## DIRECTIONS:
Review the listing and copy each line that holds the word "cycles".

## GIVEN RECORDS:

Context: an optimization exercise on an open-source flow, tuned for a short achievable clock period and few clock cycles. The choices shown serve that exercise and are no tape-out recipe. The RTL was checked by simulation tests, not by an equivalence proof against the original design. Power and IR drop assume default switching activity.

==> design/flow/config.mk <==
export PLATFORM = sky130hd
export DESIGN_NAME = minirv_pipe
export DESIGN_NICKNAME = minirv_pipe
export VERILOG_FILES = /design/flow/design.v
export SDC_FILE = /design/flow/constraint.sdc
export NUM_CORES = 4
export LEC_CHECK = 0
export CAP_MARGIN = 20
export CORE_MARGIN = 2
export CORE_UTILIZATION = 40
export PLACE_DENSITY = 0.6
export SLEW_MARGIN = 20
==> design/flow/standard.sh <==
#!/bin/bash
# synth_recipe.tcl (not shown) runs the flow's synth.tcl, then flattens the netlist and writes it again
# the make line also repeats each setting of config.mk as NAME=value (left out here)
make -C /OpenROAD-flow-scripts/flow DESIGN_CONFIG=/design/flow/config.mk WORK_HOME=/design/flow/orfs CLKGATE_MAP_FILE= SYNTH_SCRIPT=/design/flow/synth_recipe.tcl "${@:-finish}"
==> design/flow/flow/run.sh <==
#!/bin/bash
cp standard.sh standard_sh.txt
export SETUP_SLACK_MARGIN=${MY_SETUP_MARGIN:-6.5}
bash standard.sh > standard.log 2>&1
==> design/flow/constraint.sdc <==
create_clock -name core_clock -period 10.0 [get_ports {clk}]
set_input_delay 2.0000 -clock core_clock [delete_from_list [all_inputs] [get_ports {clk}]]
set_output_delay 2.0000 -clock core_clock [all_outputs]
set_load 0.01 [all_outputs]
From an optimization exercise on the open Yosys and OpenROAD flow, aimed at small area and few clock cycles per item; shortcuts taken in it are not production practice. In this exercise RTL edits were held to simulation tests only and were not proved equivalent to the original. No activity file was given, so power comes from the tool's default toggle rates.

== red ==
// pcx_top
module pcx_top (
	clk,
	rst_l,
	spc0_pcx_req_pq,
	spc0_pcx_atom_pq,
	spc0_pcx_data_pa,
	spc1_pcx_req_pq,
	spc1_pcx_atom_pq,
	spc1_pcx_data_pa,
	spc2_pcx_req_pq,
	spc2_pcx_atom_pq,
	spc2_pcx_data_pa,
	spc3_pcx_req_pq,
	spc3_pcx_atom_pq,
	spc3_pcx_data_pa,
	spc4_pcx_req_pq,
	spc4_pcx_atom_pq,
	spc4_pcx_data_pa,
	spc5_pcx_req_pq,
	spc5_pcx_atom_pq,
	spc5_pcx_data_pa,
	spc6_pcx_req_pq,
	spc6_pcx_atom_pq,
	spc6_pcx_data_pa,
	spc7_pcx_req_pq,
	spc7_pcx_atom_pq,
	spc7_pcx_data_pa,
	sctag0_pcx_stall_pq,
	sctag1_pcx_stall_pq,
	sctag2_pcx_stall_pq,
	sctag3_pcx_stall_pq,
	io_pcx_stall_pq,
	pcx_spc0_grant_px,
	pcx_spc1_grant_px,
	pcx_spc2_grant_px,
	pcx_spc3_grant_px,
	pcx_spc4_grant_px,
	pcx_spc5_grant_px,
	pcx_spc6_grant_px,
	pcx_spc7_grant_px,
	pcx_sctag0_data_rdy_px1,
	pcx_sctag0_atm_px1,
	pcx_sctag0_data_px2,
	pcx_sctag1_data_rdy_px1,
	pcx_sctag1_atm_px1,
	pcx_sctag1_data_px2,
	pcx_sctag2_data_rdy_px1,
	pcx_sctag2_atm_px1,
	pcx_sctag2_data_px2,
	pcx_sctag3_data_rdy_px1,
	pcx_sctag3_atm_px1,
	pcx_sctag3_data_px2,
	pcx_fpio_data_rdy_px2,
	pcx_fpio_data_px2,
	pcx_io_data_rdy_px2,
	pcx_io_data_px2
);
Settings: LEC_CHECK=0, CAP_MARGIN=30, CORE_MARGIN=2, CORE_UTILIZATION=60, SLEW_MARGIN=50; clock period 5.5 ns.
standard.sh (not shown) runs the stock make flow with config.mk's settings and CLKGATE_MAP_FILE= SYNTH_SCRIPT=/design/flow/synth_recipe.tcl, a recipe that flattens the netlist after the stock synthesis.
==> flow/flow/run.sh <==
#!/bin/bash
# Own flow: the standard layout (standard.sh, unchanged synthesis), with
# two layout choices the flow settings cannot express:
#   * the port buffers are sky130_fd_sc_hd__buf_1 instead of the default
#     delay cell (every input and output port still gets its own buffer);
#   * clock tree synthesis without dummy loads, with larger sink clusters.
# Each tool's full output stays in orfs/logs/; make's own output in make.log.
set -euo pipefail
bash standard.sh \
  "BUFFER_PORTS_ARGS=-buffer_cell sky130_fd_sc_hd__buf_1" \
  "CTS_ARGS=-sink_clustering_enable -repair_clock_nets -sink_clustering_size 25 -sink_clustering_max_diameter 70 -dont_use_dummy_load" \
  finish > make.log 2>&1
Testbench counts of red, summed over its fixed seeds: cycles 3,842, packets 13,484.
From an optimization exercise on the open Yosys and OpenROAD flow, aimed at small area and a short achievable clock period; shortcuts taken in it are not production practice.
No run shown here included a check of the RTL's function; only the layout flow was run.
Power figures rest on the tool's default switching activity, not on a simulated workload.

==> flow/design.v, too long to show whole: its modules and the start of the top module <==
// module FIRLPF: 1083 lines
// module FIRLPF_fa: 4 lines
// module FIRLPF_ha: 4 lines
// module FIRLPF_gp: 4 lines
module FIRLPF(
       input                     Clock,
       input                     Rst_n,
       input      signed  [31:0] InputData1,
       output     signed  [31:0] OutputData
);
  // ...
==> flow/flow/run.sh <==
#!/bin/bash
# The standard layout (standard.sh) with two changes to how it is made:
# - the port buffers that global placement inserts use buf_2 instead of the
#   flow's default pick, a slow delay buffer;
# - after placement resizing (repair_design), cells that drive many loads
#   get a stronger drive strength of the same cell (post_resize.tcl);
#   detailed placement then legalizes them as usual.
# Everything else, including synthesis, is the standard flow's. The tools'
# full output goes to standard.log in the work folder (and to the ORFS logs
# under orfs/logs).
set -euo pipefail
here=$(cd "$(dirname "$0")" && pwd)
export BUFFER_PORTS_ARGS="-buffer_cell sky130_fd_sc_hd__buf_2"
export POST_RESIZE_TCL="$here/post_resize.tcl"
bash standard.sh > standard.log 2>&1
==> flow/flow/post_resize.tcl <==
# Sourced by ORFS after repair_design in the placement resizing step.
# Cells whose output drives more than 6 pins get the _4 drive strength of the
# same cell, more than 3 pins the _2 one, where the library has it (same
# function; flip-flops stay the same type of flip-flop).
set n_up 0
foreach inst [get_cells *] {
  set master [get_property $inst ref_name]
  if {![regexp {^(sky130_fd_sc_hd__[a-z0-9]+)_([0-9]+)$} $master -> base drive]} { continue }
  if {[string match "*clkbuf*" $base] || [string match "*dly*" $base] || [string match "*tap*" $base]} { continue }
  set fo 0
  foreach pin [get_pins -of_objects $inst -filter "direction == output"] {
    set net [get_nets -of_objects $pin]
    if {$net eq ""} { continue }
    incr fo [llength [get_pins -of_objects $net -filter "direction == input"]]
  }
  if {$fo > 6} { set want 4 } elseif {$fo > 3} { set want 2 } else { continue }
  if {$drive >= $want} { continue }
  if {[llength [get_lib_cells -quiet ${base}_$want]] == 0} { continue }
  replace_cell $inst ${base}_$want
  incr n_up
}
puts "post_resize.tcl: upsized $n_up cells"
==> flow/standard.sh <==
#!/bin/bash
# synth_recipe.tcl (not shown) runs the flow's synth.tcl, then flattens the netlist and writes it again
# the make line also repeats each setting of config.mk as NAME=value (left out here)
make -C /OpenROAD-flow-scripts/flow DESIGN_CONFIG=/design/flow/config.mk WORK_HOME=/design/flow/orfs CLKGATE_MAP_FILE= SYNTH_SCRIPT=/design/flow/synth_recipe.tcl "${@:-finish}"
==> flow/config.mk <==
export PLATFORM = sky130hd
export DESIGN_NAME = FIRLPF
export DESIGN_NICKNAME = FIRLPF
export VERILOG_FILES = /design/flow/design.v
export SDC_FILE = /design/flow/constraint.sdc
export NUM_CORES = 4
export LEC_CHECK = 0
export CAP_MARGIN = 20
export CELL_PAD_IN_SITES_DETAIL_PLACEMENT = 1
export CORE_MARGIN = 2
export CORE_UTILIZATION = 30
export CTS_CLUSTER_DIAMETER = 60
export CTS_CLUSTER_SIZE = 30
export PLACE_DENSITY = 0.5
export SLEW_MARGIN = 20
export SYNTH_HIERARCHICAL = 1
export SYNTH_MINIMUM_KEEP_SIZE = 0
==> flow/constraint.sdc <==
create_clock -name core_clock -period 11.0 [get_ports {Clock}]
set_input_delay 2.2000 -clock core_clock [delete_from_list [all_inputs] [get_ports {Clock}]]
set_output_delay 2.2000 -clock core_clock [all_outputs]
set_load 0.01 [all_outputs]
==> key figures, run 1 <==
GRT
  • Routing usage on met2: about a quarter
  • GRT met3 Usage: 2.00%
  • Total gr overflow: 0
  • Initial antenna violation count: 1
  • First-pass GRT wire length: a little over 90000 µm
  • Routing usage on met1: 20.8%

CTS
  • Clock sink count: a little under 400
  • Worst skew pair latency: 600 ps
  • CTS H-tree depth: 2
  • Clock Path Buffers: 3

Timing
  • Slew headroom: 52.8%
  • Hold Violations, Final: 0
  • Setup ws final: around 7500 ps
  • # setup viols final: 0

Die
  • Full die area: between 70000 and 80000 µm²
  • Site row count: 99
  • I/O pin count: between 60 and 70

Detailed routing
  • Met3 wire len: approximately 2300 µm
  • DRC errors left: 0

Worst hold path
  • Hold Crit Class: reg -> reg
  • Hold_sp: R1[20]

Worst setup path
  • Max Fanout on Critical Path: 10
  • CP Data Arrival Time: between 1000 and 1500 ps
  • CP Data Required Time: roughly 8800 ps
  • RR Endpoint: Sc[36]

Synthesis
  • Syn Area/Cell: approximately 11 µm²
  • Post-Syn Nets: between 2000 and 2500
  • Syn. warnings: 7
  • Cells after Synth: between 1500 and 2000

Cells and area
  • Number of sequential cells: about 400
  • Largest cell class: multi-input gates
  • Fillers: ~8000

Pwr
  • Max VDD drop: 97.8 µV
  • P_sw: 0.00227 W

Placed design
  • Port Buffer Count: between 60 and 70

Status
  • Status: complete, no violations
==> run 2: changes to the inputs <==
--- a/flow/flow/run.sh
+++ b/flow/flow/run.sh
@@ -3,7 +3,8 @@
 # - the port buffers that global placement inserts use buf_2 instead of the
 #   flow's default pick, a slow delay buffer;
 # - after placement resizing (repair_design), cells that drive many loads
-#   get a stronger drive strength of the same cell (post_resize.tcl);
+#   get a stronger drive strength of the same cell, adder cells excepted
+#   (post_resize.tcl);
 #   detailed placement then legalizes them as usual.
 # Everything else, including synthesis, is the standard flow's. The tools'
 # full output goes to standard.log in the work folder (and to the ORFS logs
--- a/flow/flow/post_resize.tcl
+++ b/flow/flow/post_resize.tcl
@@ -1,12 +1,15 @@
 # Sourced by ORFS after repair_design in the placement resizing step.
 # Cells whose output drives more than 6 pins get the _4 drive strength of the
 # same cell, more than 3 pins the _2 one, where the library has it (same
-# function; flip-flops stay the same type of flip-flop).
+# function; flip-flops stay the same type of flip-flop). Adder cells are
+# left alone.
 set n_up 0
 foreach inst [get_cells *] {
   set master [get_property $inst ref_name]
   if {![regexp {^(sky130_fd_sc_hd__[a-z0-9]+)_([0-9]+)$} $master -> base drive]} { continue }
   if {[string match "*clkbuf*" $base] || [string match "*dly*" $base] || [string match "*tap*" $base]} { continue }
+  # the adders' cells (half adders and prefix cells) are left as they are
+  if {[regexp {__(ha|fa|a21o)$} $base]} { continue }
   set fo 0
   foreach pin [get_pins -of_objects $inst -filter "direction == output"] {
     set net [get_nets -of_objects $pin]
==> key figures, run 2 <==
Status
  • Status: complete, no violations

Detailed routing
  • Vias post-DR: roughly 14000
  • Routed len/inst: 19.0 µm
  • Post-DR vias/cell: 4.94
  • Final antenna-violating net count: 0
  • Total Wirelength: 54800 µm
  • First-pass DRT Iterations: 10
  • DRC errors left: 0 (unchanged)
  • DR iter-0 viols: about 950

Placed design
  • Hpwl dp: 39700 µm
  • Placed Cells incl. Taps: ~2800
  • Post-Place Worst Slack: between 7000 and 8000 ps
  • Port Buffer Count: 65 (unchanged)
  • Gpl congestion: approximately 0.8

Cells and area
  • Total Nets Final: approximately 2200
  • Fillers: 7974 (+0.34%)
  • Fraction of layout cells with a size suffix above 1: between 10% and 20%
  • Register Area: 8320 µm²
  • Area Overhead vs Synth: 11.3%
  • Commonest non-fill, non-tap cells in the layout: dfxtp_1 (317), fa_1 (221), mux2i_1 (128), a21o_1 (127), ha_1 (97)
  • Antenna diode count: 0
  • Non-Filler Instances: 2886
  • Most common cell after layout, fill and taps aside: dfxtp_1
  • Largest regs: Sc (40), Ss (40), xr (32)
  • Area of the multi-input gates: between 10000 and 15000 µm²

Synthesis
  • Cells after Synth: 1937 (unchanged)
  • Synthesized area: around 22000 µm²
  • Post-Syn Nets: 2289 (unchanged)
  • Syn. warnings: 7 (unchanged)
  • Syn Area/Cell: 11.3 µm² (unchanged)

Die
  • Die Y: between 200 and 300 µm
  • Initial Utilization: roughly 30%
  • Site row count: 99 (unchanged)
  • Full die area: 75100 µm² (unchanged)
  • Die width: 274 µm
  • I/O pin count: 66 (unchanged)
  • Core Area: slightly above 70000 µm²

CTS
  • Clock sink count: 397 (unchanged)
  • CTS tree: yes
  • Postcts setup bufs: 0
  • Clock Path Buffers: 3 (unchanged)
  • TritonCTS buffer count: 38
  • Worst skew pair latency: 590 ps (about the same)
  • Cts hold-fix bufs: 0
  • CTS H-tree depth: 2 (unchanged)
  • Clock Pin Slew Worst Setup and Hold Paths: around 90 ps
  • PostCTS Resize Cnt: 0
  • CTS root buffer: clkbuf_16

Timing
  • Max Slew Vio Count: 0
  • Period Utilization, post-route: 31.6%
  • Hold Violations, Final: 0 (unchanged)
  • Setup ws final: 7520 ps (+3.67 ps)
  • Clock Skews: ~42 ps
  • RSZ-0062 raised after global routing: false
  • Sum Neg Setup Slack: 0 ps
  • # setup viols final: 0 (unchanged)
  • Crit path time final: 3480 ps
  • Fmax: 287 MHz
  • Slew headroom: 50.7% (-2.1 points)
  • Worst Tran Pin Value: about 740 ps

Flow run
  • Max-Cap Viols: 0

Pwr
  • Leak pwr: 11.5 nW
  • Max VDD drop: 109 µV (+12%)
  • P per Cell Area: 245 nW/µm²

Worst setup path
  • CP Data Arrival Time: 1280 ps (about the same)
  • Crit Path Class: reg -> out
  • Crit-path max cell delay: 540 ps
  • CP top delay family: flip-flops
  • Worst path bufs/invs: 1
  • Crit end category: output port
  • Max Fanout on Critical Path: 10 (unchanged)
  • Crit-path slowest cell: dfrtp_4
  • Worst-path cell chain: buf_2
  • CP Data Required Time: 8800 ps (about the same)
  • Worst setup SP type: register

GRT
  • Pin count of the biggest net entering global routing: 62
  • First-pass GRT wire length: 90800 µm (-0.14%)
  • Initial antenna violation count: 3 (+2)
  • Total gr overflow: 0 (unchanged)
  • Vias in the first global route: about 16000
  • All-Layer GR Usage: between 10% and 20%

Worst hold path
  • Hold Crit Class: reg -> reg
Background: an optimization exercise with open tools, aiming at small area. Do not read the settings as production practice.
Where RTL was checked, it was by simulation tests only, not by an equivalence proof against the original.
No functional check of the RTL was part of run 4.
Power and IR drop assume default switching activity.

### flow/constraint.sdc
create_clock -name core_clock -period 5.5 [get_ports {clk}]
set_input_delay 1.1000 -clock core_clock [delete_from_list [all_inputs] [get_ports {clk}]]
set_output_delay 1.1000 -clock core_clock [all_outputs]
set_load 0.01 [all_outputs]
### flow/flow/run.sh
#!/bin/bash
# Standard ORFS layout (the standard.sh), with buf_1 port buffers and a
# clock tree of small buffers without dummy loads. Each step's log is in orfs/logs.
set -euo pipefail
bash standard.sh synth > synth.log 2>&1
bash standard.sh finish \
  "BUFFER_PORTS_ARGS=-buffer_cell sky130_fd_sc_hd__buf_1" \
  "CTS_ARGS=-sink_clustering_enable -repair_clock_nets -dont_use_dummy_load -buf_list {sky130_fd_sc_hd__clkbuf_2 sky130_fd_sc_hd__clkbuf_4}" \
  > layout.log 2>&1
### flow/design.v
`timescale 1ns / 1ps
module cpu_instr_fetch(
input 			clk,
input 			rst,
input			start,
input			stop,
input[32:0]		start_addr,
input[127:0]	cpu_read_data,
input			cpu_read_ack,
input			generate_done,
output[32:0]	cpu_read_addr,
output			cpu_read_valid,
output[127:0]	segment_instruc,
output		 	segment_instruc_valid,
output[32:0]	seg_ddr_address,
output[25:0]	seg_buff_length,
output[15:0]	seg_times,
output reg		seg_seen
);
localparam	IDLE	= 3'd0;
localparam	GET1	= 3'd1;
localparam	WAIT	= 3'd2;
localparam	GET		= 3'd3;
localparam	JSEG	= 3'd4;
localparam	JJMP	= 3'd5;
localparam	JEND	= 3'd6;
localparam	CMP		= 3'd7;
reg	[2:0]	cstate;
reg	[2:0]	nstate;
reg			read_en;
reg	[32:0]	read_addr;
reg			read_valid_temp;
reg	[124:0]	instr;
reg	[15:0]	counter_jump [1:7];
reg	[7:1]	counter_live;
wire		rd_seg	= cpu_read_data[127:125] == 3'b101;
wire		rd_jump	= cpu_read_data[127:125] == 3'b111;
wire		getting	= cstate == GET1 || cstate == GET;
wire		load	= getting && cpu_read_ack;
wire [2:0]	rd_idx	= cpu_read_data[35] ? 3'd0 : cpu_read_data[34:32];
wire [32:0]	jump_addr	= {instr[63:59], instr[124:97]};
wire		jump_taken	= instr[58];
assign cpu_read_addr			= read_addr;
assign cpu_read_valid			= read_en;
assign segment_instruc			= {3'b101, instr};
assign segment_instruc_valid	= read_valid_temp;
assign seg_ddr_address			= instr[96:64];
assign seg_buff_length			= instr[57:32];
assign seg_times				= instr[19:4];
wire [7:1]	rd_hit;
reg  [15:0]	counter_sel;
integer k;
genvar g;
generate for(g=1;g<8;g=g+1) begin : hit
	assign rd_hit[g] = rd_idx == g;
end endgenerate
always @(*)
	begin
		counter_sel = 16'd0;
		for(k=1;k<8;k=k+1)
			counter_sel = counter_sel | ({16{rd_hit[k] & counter_live[k]}} & counter_jump[k]);
	end
wire [15:0]	counter_inc	= counter_sel + 16'd1;
wire		rd_taken	= (rd_idx != 3'd0 ? counter_inc : 16'd0) < cpu_read_data[15:0];
wire		jump_load	= cstate == GET && cpu_read_ack && rd_jump;
always @(*)
	begin
		case(cstate)
			IDLE:	nstate = start ? GET1 : IDLE;
			GET1:	nstate = cpu_read_ack ? WAIT : GET1;
			WAIT:	nstate = generate_done ? (stop ? IDLE : GET) : WAIT;
			GET:	nstate = cpu_read_ack ? (rd_seg ? JSEG : rd_jump ? JJMP : JEND) : GET;
			JSEG:	nstate = WAIT;
			JJMP:	nstate = CMP;
			JEND:	nstate = IDLE;
			default:nstate = GET;
		endcase
	end
always @(posedge clk)
	begin
		if(rst)
			begin
			cstate			<= IDLE;
			read_en			<= 1'b0;
			read_valid_temp	<= 1'b0;
			seg_seen		<= 1'b0;
			end
		else
			begin
			cstate			<= nstate;
			read_en			<= getting;
			if(getting)
				read_valid_temp	<= cpu_read_ack & rd_seg;
			if(load && rd_seg)
				seg_seen		<= 1'b1;
			end
	end
always @(posedge clk)
	begin
		if(cstate == GET1)
			read_addr	<= start_addr;
		else if((cstate == WAIT && generate_done) || (cstate == CMP && !jump_taken))
			read_addr	<= read_addr + 33'd16;
		else if(cstate == CMP)
			read_addr	<= jump_addr;
	end
always @(posedge clk)
	begin
		if(load && rd_seg)
			{instr[96:64], instr[57:32], instr[19:4]} <=
				{cpu_read_data[96:64], cpu_read_data[57:32], cpu_read_data[19:4]};
		if(load)
			begin
			{instr[124:97], instr[63:58], instr[31:20]} <= rd_seg ?
				{cpu_read_data[124:97], cpu_read_data[63:58], cpu_read_data[31:20]} :
				{cpu_read_data[91:64], cpu_read_data[96:92], rd_taken, cpu_read_data[31:20]};
			instr[3:0]	<= cpu_read_data[3:0];
			end
	end
integer i;
always @(posedge clk)
	begin
		if(cstate == IDLE)
			counter_live	<= 7'd0;
		else
			for(k=1;k<8;k=k+1)
				if(jump_load && rd_hit[k])
					counter_live[k]	<= rd_taken;
	end
always @(posedge clk)
	begin
		for(i=1;i<8;i=i+1)
			if(jump_load && rd_hit[i])
				counter_jump[i]	<= counter_inc;
	end
endmodule
`timescale 1ns / 1ps
module cpu_instr_excute(
	input			clk,
	input			rst,
	input			instrc_valid,
	input			seg_seen,	 
	input [32:0]	ddr_address,
	input [25:0]	buff_length,
	input [15:0]	segment_times,
	output			generate_done,
	input			axis_ready,
	output[31:0]	axis_data,
	output			axis_valid,
	output			axis_last
);
	reg		[15:0]	segment_num;
	reg		[2:0]	data_num;
	reg		[31:0]	data_gen;
	reg				tvalid;
	assign	axis_last		= data_num == 3'd7;
	assign	axis_data		= data_gen;
	assign	axis_valid		= tvalid & ~generate_done;
	assign	generate_done	= ~seg_seen | (segment_num >= segment_times);
always @(posedge clk or posedge rst)
	begin
		if(rst)
			begin
			tvalid		<= 1'b0;
			end
		else
			begin
			tvalid		<= instrc_valid | (~generate_done & tvalid);
			end
	end
always @(posedge clk)
	begin
		if(generate_done)
			begin
			data_num 		<= 3'd0;
			segment_num		<= 16'd0;
			end
		else if(axis_ready & tvalid)
			begin
			data_num 		<= data_num + 3'd1;
			if(data_num == 3'd7)
				segment_num	<= segment_num + 16'd1;
			end
	end
always @(*)
	begin
		case(data_num)
			3'd0:	data_gen = 32'h80002000;
			3'd2:	data_gen = ddr_address[31:0];
			3'd3:	data_gen = {31'd0, ddr_address[32]};
			3'd6:	data_gen = {6'b000011, buff_length};
			default:data_gen = 32'h0;
		endcase
	end
endmodule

## PROBLEM SOLUTION:
Context: an optimization exercise on an open-source flow, tuned for a short achievable clock period and few clock cycles. The choices shown serve that exercise and are no tape-out recipe. The RTL was checked by simulation tests, not by an equivalence proof against the original design. Power and IR drop assume default switching activity.
From an optimization exercise on the open Yosys and OpenROAD flow, aimed at small area and few clock cycles per item; shortcuts taken in it are not production practice. In this exercise RTL edits were held to simulation tests only and were not proved equivalent to the original. No activity file was given, so power comes from the tool's default toggle rates.
Testbench counts of red, summed over its fixed seeds: cycles 3,842, packets 13,484.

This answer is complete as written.